- Entries shown
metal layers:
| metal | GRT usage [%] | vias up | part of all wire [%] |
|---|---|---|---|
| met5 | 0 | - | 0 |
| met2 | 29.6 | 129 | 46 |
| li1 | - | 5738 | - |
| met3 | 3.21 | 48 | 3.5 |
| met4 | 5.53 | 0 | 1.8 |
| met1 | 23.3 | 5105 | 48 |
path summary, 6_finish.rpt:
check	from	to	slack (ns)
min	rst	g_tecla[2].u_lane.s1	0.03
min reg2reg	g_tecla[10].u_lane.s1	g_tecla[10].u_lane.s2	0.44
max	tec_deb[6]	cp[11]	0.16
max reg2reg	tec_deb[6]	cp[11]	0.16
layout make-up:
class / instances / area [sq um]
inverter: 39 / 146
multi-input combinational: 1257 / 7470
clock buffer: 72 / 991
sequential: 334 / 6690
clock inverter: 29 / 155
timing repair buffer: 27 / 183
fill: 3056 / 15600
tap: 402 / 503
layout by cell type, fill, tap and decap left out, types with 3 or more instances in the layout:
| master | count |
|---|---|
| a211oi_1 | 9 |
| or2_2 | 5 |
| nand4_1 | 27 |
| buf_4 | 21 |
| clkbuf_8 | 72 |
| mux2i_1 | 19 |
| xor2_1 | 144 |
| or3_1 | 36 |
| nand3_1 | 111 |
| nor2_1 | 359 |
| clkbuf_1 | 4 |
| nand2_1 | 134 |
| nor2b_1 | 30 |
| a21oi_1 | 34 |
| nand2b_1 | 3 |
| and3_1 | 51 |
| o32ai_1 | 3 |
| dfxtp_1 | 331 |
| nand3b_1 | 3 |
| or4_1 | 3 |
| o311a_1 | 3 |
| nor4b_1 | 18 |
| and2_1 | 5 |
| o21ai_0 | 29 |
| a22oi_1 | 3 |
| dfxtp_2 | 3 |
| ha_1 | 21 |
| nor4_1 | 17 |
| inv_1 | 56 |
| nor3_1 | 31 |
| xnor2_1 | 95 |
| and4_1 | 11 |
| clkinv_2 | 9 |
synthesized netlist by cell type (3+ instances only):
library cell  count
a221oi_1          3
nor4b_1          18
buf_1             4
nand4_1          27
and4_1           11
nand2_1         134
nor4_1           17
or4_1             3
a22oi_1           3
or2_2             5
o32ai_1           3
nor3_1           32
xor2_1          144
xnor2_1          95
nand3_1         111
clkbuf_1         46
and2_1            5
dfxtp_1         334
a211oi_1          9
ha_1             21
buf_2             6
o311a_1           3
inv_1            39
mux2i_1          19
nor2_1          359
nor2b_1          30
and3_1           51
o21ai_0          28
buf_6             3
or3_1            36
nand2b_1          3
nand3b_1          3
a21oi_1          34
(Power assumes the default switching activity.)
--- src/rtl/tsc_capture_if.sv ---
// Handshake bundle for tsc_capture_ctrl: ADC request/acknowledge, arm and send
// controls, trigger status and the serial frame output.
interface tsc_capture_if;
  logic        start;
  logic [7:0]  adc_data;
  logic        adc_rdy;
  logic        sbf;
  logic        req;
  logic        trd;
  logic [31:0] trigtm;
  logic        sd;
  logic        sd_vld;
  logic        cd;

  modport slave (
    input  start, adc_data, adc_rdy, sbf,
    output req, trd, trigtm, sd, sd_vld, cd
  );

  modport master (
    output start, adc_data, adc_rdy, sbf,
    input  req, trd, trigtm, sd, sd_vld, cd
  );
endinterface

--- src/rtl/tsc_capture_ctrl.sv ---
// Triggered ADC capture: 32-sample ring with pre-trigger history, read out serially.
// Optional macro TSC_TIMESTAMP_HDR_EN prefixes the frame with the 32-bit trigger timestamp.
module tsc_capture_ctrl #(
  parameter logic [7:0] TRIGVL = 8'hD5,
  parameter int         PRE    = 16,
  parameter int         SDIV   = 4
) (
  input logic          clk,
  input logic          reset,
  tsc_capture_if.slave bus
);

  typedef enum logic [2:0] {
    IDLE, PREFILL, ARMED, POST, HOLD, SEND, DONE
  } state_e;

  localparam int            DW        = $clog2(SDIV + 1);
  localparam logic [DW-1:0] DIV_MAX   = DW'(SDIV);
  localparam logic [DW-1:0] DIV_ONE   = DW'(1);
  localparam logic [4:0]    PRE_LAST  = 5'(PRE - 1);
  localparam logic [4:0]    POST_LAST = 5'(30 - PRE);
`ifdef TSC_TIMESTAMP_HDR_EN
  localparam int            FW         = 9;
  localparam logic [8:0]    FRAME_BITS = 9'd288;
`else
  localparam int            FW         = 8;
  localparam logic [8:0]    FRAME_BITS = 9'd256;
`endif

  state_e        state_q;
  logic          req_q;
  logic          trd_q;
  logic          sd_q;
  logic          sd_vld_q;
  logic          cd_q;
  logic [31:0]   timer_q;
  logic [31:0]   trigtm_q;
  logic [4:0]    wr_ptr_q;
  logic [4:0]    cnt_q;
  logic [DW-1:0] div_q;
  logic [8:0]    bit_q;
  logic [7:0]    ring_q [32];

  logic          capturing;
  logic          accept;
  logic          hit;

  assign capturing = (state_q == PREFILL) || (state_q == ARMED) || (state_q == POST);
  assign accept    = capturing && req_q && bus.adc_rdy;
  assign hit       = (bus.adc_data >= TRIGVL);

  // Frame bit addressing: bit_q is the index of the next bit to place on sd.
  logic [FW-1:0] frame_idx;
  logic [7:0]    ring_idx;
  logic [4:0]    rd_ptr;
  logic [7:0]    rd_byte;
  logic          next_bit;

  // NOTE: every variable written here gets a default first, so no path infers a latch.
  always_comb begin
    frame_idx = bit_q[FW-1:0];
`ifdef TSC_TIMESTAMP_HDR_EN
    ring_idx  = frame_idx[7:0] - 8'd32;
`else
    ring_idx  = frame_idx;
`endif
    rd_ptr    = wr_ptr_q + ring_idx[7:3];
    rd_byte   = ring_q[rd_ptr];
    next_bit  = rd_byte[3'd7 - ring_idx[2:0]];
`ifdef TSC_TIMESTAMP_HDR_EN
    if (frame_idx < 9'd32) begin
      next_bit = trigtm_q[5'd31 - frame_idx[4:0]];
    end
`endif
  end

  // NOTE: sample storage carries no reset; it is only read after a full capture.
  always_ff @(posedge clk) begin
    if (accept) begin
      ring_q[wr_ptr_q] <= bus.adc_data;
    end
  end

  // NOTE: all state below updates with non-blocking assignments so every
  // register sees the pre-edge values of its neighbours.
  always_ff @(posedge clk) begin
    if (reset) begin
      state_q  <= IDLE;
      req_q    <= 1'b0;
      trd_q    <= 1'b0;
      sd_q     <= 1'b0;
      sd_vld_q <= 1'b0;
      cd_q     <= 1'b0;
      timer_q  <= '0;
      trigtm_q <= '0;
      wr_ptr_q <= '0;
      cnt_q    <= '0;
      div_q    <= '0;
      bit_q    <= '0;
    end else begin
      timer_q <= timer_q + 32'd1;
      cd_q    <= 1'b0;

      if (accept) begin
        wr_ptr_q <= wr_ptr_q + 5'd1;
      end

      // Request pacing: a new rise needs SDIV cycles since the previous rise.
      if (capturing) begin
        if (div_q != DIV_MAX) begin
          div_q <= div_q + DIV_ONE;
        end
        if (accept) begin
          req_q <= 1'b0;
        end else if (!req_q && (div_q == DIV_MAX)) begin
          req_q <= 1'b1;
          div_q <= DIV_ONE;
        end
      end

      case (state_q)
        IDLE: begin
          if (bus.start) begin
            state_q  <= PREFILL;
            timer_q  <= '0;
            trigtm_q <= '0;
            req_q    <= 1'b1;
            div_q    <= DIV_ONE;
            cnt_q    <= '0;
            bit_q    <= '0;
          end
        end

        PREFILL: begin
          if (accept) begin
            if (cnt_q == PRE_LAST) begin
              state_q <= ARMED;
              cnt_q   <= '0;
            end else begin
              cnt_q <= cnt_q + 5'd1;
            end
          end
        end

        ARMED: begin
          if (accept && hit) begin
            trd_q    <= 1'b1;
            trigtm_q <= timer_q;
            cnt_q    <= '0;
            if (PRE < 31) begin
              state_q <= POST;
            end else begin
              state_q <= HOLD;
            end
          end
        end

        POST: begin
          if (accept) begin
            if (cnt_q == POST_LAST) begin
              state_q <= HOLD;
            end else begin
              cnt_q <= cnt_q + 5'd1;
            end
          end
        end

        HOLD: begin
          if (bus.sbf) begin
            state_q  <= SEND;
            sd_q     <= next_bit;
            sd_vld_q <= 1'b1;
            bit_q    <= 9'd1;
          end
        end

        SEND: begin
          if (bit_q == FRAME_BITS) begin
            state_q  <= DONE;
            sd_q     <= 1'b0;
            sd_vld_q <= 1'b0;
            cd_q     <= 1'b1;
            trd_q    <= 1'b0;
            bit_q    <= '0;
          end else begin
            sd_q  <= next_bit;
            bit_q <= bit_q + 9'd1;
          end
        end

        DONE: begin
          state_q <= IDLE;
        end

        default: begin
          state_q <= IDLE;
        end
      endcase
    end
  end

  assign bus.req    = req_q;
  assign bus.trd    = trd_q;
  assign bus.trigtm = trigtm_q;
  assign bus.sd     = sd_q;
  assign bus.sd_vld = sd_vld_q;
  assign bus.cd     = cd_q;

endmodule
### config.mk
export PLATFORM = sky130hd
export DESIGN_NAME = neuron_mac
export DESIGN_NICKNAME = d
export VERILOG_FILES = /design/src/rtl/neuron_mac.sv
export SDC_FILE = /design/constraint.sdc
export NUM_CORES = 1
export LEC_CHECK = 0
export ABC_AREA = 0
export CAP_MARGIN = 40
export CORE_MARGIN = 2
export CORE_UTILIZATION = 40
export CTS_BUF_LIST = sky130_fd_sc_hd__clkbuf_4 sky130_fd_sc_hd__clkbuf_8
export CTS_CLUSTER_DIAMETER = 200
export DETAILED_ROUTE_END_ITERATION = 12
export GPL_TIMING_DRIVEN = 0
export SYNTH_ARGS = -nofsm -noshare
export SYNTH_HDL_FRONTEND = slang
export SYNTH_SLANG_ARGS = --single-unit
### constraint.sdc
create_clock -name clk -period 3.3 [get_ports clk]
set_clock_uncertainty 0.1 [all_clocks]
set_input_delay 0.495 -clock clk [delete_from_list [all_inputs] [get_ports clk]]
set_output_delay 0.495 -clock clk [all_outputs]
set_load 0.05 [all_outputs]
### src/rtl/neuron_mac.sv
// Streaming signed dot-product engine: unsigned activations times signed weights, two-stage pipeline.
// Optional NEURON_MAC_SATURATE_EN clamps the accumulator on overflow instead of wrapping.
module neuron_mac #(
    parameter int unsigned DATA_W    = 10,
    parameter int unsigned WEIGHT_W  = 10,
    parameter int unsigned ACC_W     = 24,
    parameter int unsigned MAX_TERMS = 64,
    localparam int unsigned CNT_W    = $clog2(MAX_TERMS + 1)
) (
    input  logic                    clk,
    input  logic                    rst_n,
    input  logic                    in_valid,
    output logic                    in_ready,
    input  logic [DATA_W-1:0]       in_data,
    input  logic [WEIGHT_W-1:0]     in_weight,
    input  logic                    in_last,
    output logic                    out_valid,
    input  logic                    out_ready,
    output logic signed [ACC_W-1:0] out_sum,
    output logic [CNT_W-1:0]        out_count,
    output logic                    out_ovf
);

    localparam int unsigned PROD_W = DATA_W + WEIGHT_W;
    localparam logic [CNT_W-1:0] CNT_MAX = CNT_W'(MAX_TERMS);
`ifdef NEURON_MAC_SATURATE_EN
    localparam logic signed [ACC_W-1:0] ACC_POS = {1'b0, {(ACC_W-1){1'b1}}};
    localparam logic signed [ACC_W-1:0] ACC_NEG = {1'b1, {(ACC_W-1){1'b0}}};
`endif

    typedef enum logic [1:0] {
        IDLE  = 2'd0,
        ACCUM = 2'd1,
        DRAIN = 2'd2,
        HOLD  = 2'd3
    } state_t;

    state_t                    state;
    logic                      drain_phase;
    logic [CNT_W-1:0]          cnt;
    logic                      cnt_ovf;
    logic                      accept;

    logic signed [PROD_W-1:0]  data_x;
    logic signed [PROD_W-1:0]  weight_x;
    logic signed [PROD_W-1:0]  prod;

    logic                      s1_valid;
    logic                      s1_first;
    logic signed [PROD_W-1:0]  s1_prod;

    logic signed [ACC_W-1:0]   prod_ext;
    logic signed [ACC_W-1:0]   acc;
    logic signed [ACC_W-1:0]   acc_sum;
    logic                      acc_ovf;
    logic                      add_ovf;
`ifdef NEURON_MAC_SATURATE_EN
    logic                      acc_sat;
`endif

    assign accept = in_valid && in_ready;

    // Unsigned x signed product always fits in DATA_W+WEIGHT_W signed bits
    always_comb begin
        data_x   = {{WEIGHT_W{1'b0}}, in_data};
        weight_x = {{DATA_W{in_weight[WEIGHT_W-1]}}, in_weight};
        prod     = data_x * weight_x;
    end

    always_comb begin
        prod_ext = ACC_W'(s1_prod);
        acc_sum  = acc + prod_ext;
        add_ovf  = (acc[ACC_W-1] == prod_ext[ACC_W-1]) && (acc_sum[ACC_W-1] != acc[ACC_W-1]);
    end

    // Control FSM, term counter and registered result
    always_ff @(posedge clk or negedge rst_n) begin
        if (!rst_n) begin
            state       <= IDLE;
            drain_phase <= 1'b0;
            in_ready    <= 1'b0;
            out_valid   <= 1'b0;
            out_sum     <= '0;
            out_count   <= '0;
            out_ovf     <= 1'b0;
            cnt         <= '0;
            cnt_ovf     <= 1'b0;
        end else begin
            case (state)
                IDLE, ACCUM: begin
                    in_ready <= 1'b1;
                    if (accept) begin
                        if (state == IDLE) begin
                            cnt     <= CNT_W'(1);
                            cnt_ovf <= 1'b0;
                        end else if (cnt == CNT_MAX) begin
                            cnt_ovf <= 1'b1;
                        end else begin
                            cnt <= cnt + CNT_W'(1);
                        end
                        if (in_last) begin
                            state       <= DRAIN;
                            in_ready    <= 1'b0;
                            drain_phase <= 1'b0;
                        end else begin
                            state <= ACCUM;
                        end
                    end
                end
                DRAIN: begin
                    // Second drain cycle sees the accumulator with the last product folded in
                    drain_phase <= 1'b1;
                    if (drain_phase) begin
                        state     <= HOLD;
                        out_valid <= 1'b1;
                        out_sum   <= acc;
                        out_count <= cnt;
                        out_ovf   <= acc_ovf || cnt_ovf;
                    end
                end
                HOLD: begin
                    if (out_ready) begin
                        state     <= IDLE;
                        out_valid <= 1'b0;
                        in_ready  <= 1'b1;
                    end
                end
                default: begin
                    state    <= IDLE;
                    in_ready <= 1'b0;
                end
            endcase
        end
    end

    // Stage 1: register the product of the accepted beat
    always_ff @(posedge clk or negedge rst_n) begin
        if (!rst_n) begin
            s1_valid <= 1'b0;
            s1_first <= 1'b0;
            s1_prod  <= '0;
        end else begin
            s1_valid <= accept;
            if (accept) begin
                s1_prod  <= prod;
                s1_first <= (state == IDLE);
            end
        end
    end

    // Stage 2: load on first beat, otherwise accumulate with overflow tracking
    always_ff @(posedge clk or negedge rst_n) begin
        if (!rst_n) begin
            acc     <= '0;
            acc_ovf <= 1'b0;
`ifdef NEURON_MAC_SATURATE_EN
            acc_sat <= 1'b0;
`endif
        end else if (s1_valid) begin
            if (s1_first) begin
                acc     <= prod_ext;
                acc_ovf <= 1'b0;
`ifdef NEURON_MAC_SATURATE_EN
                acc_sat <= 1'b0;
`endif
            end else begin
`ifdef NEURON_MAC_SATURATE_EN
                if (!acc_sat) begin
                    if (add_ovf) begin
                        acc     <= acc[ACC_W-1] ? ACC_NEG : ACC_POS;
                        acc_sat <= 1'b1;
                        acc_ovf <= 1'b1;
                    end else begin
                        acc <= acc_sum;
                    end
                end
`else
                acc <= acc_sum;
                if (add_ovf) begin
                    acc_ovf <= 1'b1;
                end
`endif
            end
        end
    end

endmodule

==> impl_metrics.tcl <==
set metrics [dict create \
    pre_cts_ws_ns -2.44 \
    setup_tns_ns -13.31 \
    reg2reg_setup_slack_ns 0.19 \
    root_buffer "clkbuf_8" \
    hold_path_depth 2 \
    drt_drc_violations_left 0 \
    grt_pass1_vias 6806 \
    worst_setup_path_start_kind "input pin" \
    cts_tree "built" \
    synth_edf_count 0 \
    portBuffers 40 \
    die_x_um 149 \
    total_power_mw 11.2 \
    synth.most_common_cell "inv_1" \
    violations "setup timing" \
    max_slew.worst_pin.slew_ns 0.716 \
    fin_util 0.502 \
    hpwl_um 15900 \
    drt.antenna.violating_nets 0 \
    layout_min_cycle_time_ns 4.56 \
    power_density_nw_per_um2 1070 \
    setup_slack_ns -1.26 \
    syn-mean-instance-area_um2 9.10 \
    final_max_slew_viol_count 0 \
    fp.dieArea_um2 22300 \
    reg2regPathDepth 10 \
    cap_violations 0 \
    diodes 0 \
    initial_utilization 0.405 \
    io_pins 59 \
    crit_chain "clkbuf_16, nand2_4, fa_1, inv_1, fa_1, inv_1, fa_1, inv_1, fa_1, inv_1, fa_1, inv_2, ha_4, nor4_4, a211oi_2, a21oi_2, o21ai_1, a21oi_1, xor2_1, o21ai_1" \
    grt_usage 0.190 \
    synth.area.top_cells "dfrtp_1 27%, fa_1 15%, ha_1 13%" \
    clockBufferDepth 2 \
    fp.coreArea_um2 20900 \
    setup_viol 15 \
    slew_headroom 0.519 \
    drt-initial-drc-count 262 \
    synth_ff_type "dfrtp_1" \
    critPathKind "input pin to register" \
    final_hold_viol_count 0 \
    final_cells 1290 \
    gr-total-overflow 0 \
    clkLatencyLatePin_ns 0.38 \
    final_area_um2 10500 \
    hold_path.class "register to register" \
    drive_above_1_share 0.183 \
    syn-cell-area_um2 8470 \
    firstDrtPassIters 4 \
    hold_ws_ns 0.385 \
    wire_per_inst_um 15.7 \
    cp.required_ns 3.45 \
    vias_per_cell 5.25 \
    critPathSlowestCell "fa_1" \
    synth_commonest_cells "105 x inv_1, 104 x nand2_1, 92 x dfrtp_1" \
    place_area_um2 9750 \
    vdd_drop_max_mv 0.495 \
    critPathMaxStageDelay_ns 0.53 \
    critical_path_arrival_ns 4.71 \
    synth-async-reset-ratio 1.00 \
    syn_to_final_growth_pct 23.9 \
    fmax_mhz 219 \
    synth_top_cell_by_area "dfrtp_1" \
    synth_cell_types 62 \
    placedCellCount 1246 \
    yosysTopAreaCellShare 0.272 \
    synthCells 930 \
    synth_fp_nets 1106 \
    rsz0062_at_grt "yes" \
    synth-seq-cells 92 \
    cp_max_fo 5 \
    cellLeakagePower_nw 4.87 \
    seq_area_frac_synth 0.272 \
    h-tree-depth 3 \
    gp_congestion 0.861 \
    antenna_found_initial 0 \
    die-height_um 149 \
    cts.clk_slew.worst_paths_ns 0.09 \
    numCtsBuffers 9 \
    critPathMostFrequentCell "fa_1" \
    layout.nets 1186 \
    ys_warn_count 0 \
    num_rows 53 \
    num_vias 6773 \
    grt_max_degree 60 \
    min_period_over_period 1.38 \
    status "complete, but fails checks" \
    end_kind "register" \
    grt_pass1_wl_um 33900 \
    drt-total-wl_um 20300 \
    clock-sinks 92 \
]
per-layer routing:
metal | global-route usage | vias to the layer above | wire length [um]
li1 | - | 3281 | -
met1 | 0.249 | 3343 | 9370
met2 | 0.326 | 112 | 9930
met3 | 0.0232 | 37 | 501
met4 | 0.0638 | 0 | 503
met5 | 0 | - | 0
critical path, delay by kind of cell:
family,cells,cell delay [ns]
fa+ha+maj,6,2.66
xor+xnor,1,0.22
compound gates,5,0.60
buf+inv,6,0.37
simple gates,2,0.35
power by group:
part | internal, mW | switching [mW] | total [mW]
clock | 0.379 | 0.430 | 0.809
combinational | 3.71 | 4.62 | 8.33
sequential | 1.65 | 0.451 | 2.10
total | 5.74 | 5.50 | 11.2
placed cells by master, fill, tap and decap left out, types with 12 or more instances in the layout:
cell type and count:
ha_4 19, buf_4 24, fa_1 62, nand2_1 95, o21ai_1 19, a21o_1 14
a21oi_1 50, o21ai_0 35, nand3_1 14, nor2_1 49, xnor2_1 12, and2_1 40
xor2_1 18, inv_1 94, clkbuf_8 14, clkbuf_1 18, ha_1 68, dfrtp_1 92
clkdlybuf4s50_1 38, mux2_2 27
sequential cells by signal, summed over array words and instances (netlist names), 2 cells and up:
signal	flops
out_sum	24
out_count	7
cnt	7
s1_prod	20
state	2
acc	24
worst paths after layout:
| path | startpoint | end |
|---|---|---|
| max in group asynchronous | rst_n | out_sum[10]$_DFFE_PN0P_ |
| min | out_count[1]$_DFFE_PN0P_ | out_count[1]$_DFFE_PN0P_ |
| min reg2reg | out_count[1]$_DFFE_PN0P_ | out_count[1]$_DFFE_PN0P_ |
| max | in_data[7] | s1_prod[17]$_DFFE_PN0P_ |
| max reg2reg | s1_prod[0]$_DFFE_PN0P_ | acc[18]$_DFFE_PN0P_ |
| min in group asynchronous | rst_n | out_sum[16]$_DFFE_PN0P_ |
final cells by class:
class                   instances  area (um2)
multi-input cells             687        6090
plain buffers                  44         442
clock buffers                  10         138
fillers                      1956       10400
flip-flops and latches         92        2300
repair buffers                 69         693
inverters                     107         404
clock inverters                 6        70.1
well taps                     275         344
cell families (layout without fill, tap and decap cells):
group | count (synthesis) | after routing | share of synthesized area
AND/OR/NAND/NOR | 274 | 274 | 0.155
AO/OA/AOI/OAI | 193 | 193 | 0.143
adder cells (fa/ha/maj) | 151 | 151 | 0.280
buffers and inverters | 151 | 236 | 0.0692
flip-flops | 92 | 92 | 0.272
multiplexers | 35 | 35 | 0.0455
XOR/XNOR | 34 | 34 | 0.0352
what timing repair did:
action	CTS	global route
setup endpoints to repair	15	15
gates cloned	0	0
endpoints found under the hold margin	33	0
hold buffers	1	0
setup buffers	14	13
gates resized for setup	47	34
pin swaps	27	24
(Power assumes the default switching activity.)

- Task
Your answer should be exactly the lines of the data above, from the first through the line containing "o32ai_1 | 3 |".

- Result of the exercise
metal layers:
| metal | GRT usage [%] | vias up | part of all wire [%] |
|---|---|---|---|
| met5 | 0 | - | 0 |
| met2 | 29.6 | 129 | 46 |
| li1 | - | 5738 | - |
| met3 | 3.21 | 48 | 3.5 |
| met4 | 5.53 | 0 | 1.8 |
| met1 | 23.3 | 5105 | 48 |
path summary, 6_finish.rpt:
check	from	to	slack (ns)
min	rst	g_tecla[2].u_lane.s1	0.03
min reg2reg	g_tecla[10].u_lane.s1	g_tecla[10].u_lane.s2	0.44
max	tec_deb[6]	cp[11]	0.16
max reg2reg	tec_deb[6]	cp[11]	0.16
layout make-up:
class / instances / area [sq um]
inverter: 39 / 146
multi-input combinational: 1257 / 7470
clock buffer: 72 / 991
sequential: 334 / 6690
clock inverter: 29 / 155
timing repair buffer: 27 / 183
fill: 3056 / 15600
tap: 402 / 503
layout by cell type, fill, tap and decap left out, types with 3 or more instances in the layout:
| master | count |
|---|---|
| a211oi_1 | 9 |
| or2_2 | 5 |
| nand4_1 | 27 |
| buf_4 | 21 |
| clkbuf_8 | 72 |
| mux2i_1 | 19 |
| xor2_1 | 144 |
| or3_1 | 36 |
| nand3_1 | 111 |
| nor2_1 | 359 |
| clkbuf_1 | 4 |
| nand2_1 | 134 |
| nor2b_1 | 30 |
| a21oi_1 | 34 |
| nand2b_1 | 3 |
| and3_1 | 51 |
| o32ai_1 | 3 |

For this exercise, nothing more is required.